**Problem to work on**
Those lines of the data that hold the word "above" are to be copied out.

.....

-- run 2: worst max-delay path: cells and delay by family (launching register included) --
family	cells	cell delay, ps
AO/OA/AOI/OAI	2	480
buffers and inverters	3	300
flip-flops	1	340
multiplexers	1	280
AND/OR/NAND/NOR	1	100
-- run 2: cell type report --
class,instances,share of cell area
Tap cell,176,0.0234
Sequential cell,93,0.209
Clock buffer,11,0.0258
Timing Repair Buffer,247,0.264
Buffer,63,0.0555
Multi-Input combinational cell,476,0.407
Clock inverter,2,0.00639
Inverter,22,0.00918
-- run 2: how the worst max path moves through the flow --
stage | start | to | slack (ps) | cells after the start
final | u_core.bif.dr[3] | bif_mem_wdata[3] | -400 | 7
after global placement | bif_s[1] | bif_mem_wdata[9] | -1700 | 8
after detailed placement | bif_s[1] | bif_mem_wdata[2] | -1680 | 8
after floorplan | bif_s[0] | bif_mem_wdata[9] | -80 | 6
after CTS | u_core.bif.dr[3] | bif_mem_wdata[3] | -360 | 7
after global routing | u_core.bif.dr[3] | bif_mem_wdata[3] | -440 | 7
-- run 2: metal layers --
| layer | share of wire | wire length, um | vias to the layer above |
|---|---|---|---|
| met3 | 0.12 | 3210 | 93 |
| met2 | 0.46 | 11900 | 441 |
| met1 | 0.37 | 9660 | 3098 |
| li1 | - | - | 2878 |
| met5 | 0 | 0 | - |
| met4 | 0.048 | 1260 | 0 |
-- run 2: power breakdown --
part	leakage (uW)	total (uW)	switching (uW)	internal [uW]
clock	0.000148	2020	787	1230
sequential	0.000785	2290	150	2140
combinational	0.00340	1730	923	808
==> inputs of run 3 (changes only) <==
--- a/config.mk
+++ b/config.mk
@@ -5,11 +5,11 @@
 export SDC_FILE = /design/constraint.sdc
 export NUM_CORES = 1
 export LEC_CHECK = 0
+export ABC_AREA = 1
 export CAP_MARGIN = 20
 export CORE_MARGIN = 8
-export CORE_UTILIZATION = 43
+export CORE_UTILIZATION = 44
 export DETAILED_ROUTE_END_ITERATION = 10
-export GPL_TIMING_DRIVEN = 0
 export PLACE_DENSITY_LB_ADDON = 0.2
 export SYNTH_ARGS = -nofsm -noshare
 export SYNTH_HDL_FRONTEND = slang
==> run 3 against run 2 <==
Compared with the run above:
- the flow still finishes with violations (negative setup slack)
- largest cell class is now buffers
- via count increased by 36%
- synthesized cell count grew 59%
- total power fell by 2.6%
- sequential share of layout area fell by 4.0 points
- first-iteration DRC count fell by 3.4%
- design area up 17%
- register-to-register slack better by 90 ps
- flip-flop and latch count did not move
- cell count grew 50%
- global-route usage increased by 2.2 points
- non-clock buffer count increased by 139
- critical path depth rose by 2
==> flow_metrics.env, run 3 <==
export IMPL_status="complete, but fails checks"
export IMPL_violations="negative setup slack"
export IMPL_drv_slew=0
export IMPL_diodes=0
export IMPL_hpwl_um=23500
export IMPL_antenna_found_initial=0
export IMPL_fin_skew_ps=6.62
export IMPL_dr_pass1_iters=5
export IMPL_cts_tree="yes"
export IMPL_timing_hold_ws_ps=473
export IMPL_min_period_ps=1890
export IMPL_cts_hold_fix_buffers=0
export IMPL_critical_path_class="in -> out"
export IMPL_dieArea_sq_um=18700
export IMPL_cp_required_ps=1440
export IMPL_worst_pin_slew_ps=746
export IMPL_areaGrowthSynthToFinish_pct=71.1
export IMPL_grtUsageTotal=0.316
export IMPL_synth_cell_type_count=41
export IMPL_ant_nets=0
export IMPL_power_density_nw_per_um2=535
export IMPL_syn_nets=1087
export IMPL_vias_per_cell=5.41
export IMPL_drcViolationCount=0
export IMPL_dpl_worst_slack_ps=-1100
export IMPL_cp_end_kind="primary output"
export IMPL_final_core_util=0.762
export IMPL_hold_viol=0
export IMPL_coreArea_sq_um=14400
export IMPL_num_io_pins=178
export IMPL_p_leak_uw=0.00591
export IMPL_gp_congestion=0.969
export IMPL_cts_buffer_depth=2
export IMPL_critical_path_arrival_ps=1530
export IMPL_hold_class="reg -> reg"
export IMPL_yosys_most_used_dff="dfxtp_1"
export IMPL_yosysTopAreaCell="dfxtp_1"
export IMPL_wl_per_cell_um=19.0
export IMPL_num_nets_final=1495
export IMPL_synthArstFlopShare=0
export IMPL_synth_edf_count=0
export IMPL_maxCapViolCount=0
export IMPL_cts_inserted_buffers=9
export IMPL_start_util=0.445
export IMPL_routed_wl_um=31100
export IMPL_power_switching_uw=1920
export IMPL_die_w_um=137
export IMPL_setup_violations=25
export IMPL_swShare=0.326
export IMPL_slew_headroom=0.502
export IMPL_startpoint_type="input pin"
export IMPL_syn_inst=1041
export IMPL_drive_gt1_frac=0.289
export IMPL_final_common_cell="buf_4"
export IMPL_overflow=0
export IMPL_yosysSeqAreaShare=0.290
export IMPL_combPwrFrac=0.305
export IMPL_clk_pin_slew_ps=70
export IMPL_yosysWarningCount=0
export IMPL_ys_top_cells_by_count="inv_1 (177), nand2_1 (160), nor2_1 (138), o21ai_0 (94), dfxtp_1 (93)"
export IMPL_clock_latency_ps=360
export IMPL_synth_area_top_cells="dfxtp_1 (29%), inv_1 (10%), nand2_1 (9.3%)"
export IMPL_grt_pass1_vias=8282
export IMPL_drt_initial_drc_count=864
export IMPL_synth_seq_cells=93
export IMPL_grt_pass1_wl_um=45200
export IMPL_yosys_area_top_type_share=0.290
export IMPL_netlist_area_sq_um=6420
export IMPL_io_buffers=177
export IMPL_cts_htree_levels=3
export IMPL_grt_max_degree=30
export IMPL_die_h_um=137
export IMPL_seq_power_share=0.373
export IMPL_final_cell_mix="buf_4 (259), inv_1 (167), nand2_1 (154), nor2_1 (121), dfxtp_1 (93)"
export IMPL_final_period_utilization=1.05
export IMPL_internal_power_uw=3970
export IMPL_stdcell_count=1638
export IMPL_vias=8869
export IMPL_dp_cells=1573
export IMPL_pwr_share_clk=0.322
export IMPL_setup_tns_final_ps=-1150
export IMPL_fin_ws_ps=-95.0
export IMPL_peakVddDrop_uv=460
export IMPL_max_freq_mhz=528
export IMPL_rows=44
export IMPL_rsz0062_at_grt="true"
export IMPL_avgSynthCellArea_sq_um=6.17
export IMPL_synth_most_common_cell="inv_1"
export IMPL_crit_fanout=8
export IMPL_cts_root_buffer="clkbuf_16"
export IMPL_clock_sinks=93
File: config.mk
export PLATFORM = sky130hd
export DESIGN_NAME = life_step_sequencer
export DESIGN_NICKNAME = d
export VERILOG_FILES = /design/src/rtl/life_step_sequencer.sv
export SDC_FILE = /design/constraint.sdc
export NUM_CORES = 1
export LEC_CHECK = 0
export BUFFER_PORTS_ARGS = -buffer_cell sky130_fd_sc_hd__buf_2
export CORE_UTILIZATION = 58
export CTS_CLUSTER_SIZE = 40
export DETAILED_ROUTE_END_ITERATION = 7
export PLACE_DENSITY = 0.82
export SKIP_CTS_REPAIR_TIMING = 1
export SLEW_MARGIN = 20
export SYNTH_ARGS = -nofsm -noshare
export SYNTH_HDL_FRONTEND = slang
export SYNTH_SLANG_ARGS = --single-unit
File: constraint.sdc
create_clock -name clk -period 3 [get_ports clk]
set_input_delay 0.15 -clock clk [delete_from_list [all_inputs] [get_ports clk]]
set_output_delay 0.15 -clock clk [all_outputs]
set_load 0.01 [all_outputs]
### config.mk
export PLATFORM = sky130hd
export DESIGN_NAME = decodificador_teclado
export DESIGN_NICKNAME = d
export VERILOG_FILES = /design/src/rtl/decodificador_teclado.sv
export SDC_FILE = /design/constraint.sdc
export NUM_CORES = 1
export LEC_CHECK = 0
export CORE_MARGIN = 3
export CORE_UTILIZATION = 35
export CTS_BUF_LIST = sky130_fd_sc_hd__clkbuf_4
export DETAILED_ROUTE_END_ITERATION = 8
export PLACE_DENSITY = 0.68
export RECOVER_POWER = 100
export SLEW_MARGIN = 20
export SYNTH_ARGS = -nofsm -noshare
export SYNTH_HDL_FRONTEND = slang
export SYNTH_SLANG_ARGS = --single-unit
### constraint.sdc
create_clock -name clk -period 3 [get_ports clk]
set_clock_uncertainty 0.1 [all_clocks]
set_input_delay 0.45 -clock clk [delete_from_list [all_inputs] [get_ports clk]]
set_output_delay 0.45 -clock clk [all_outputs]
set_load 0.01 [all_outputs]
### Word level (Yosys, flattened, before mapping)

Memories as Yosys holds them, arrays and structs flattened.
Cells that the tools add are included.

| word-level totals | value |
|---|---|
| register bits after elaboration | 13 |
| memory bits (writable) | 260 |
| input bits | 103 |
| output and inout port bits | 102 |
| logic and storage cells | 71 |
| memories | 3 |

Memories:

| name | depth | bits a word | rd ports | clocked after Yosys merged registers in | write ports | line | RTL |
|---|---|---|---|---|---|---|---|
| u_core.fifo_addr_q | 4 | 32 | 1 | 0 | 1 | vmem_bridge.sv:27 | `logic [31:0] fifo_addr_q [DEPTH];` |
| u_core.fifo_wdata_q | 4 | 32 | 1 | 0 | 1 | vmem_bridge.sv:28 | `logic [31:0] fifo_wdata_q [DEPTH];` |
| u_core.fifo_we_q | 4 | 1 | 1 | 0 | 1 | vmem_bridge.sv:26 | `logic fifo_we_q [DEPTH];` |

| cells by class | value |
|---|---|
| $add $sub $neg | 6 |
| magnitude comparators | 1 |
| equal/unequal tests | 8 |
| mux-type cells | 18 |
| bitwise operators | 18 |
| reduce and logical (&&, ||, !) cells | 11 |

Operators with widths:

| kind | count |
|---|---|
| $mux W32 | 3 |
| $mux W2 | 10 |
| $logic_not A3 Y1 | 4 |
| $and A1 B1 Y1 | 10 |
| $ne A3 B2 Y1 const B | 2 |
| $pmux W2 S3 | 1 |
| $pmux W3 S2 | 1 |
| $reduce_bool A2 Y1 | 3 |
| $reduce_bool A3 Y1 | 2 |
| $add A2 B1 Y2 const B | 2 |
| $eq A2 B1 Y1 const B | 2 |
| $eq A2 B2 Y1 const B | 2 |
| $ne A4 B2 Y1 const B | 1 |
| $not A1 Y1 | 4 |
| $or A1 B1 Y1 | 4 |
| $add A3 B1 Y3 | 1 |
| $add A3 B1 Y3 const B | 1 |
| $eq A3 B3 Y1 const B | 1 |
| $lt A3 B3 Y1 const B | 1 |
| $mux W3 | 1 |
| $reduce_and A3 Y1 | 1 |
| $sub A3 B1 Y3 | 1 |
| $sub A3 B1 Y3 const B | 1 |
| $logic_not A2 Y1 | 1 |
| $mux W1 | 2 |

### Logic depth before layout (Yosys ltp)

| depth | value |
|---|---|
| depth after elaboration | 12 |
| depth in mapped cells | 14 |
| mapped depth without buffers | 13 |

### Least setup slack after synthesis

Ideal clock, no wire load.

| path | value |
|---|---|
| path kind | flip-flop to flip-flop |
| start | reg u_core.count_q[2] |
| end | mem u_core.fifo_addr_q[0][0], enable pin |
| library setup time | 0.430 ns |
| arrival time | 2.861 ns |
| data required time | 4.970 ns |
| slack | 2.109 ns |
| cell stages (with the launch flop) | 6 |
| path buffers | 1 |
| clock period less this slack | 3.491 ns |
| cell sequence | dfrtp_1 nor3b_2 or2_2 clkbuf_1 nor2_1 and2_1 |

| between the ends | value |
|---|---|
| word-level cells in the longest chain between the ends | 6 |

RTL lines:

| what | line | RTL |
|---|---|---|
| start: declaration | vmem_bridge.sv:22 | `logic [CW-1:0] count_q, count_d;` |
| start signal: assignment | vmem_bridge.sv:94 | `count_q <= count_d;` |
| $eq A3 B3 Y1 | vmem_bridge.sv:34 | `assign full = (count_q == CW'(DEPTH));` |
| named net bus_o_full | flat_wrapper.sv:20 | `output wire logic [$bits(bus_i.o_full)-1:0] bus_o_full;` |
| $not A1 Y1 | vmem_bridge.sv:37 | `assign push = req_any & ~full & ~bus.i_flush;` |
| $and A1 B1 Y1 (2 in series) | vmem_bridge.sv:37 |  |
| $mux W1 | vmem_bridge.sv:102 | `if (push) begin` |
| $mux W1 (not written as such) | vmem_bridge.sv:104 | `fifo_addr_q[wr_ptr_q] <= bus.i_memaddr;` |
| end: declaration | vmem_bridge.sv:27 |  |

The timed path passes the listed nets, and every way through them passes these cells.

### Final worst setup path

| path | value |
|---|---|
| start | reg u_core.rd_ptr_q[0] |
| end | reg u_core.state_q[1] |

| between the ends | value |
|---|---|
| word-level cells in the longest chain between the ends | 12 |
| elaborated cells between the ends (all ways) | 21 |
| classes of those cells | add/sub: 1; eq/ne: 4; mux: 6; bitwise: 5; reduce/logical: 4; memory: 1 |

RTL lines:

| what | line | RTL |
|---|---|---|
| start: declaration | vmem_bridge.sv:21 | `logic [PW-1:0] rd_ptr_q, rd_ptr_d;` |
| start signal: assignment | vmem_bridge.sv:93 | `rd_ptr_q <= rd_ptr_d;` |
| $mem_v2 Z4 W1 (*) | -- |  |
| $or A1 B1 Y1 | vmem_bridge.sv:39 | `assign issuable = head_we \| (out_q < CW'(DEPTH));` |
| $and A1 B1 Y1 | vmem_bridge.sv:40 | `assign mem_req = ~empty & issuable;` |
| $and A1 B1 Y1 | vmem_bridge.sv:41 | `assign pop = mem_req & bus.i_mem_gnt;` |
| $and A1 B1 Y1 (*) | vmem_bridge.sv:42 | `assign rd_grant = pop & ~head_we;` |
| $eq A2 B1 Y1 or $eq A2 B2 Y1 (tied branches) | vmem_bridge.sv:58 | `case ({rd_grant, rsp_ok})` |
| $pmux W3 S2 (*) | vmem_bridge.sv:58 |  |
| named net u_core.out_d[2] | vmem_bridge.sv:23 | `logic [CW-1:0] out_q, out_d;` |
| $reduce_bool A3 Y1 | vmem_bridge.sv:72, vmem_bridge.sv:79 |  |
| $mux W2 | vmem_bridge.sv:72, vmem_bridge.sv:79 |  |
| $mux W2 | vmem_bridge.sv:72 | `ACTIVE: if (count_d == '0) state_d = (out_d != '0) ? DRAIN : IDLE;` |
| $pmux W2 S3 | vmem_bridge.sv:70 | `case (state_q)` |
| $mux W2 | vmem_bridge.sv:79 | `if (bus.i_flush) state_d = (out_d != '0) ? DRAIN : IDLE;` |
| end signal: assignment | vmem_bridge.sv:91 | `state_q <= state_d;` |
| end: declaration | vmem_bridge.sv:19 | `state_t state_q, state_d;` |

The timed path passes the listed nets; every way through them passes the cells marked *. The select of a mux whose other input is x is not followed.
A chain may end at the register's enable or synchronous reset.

.....

**Answer to this exercise**
| layer | share of wire | wire length, um | vias to the layer above |
Compared with the run above:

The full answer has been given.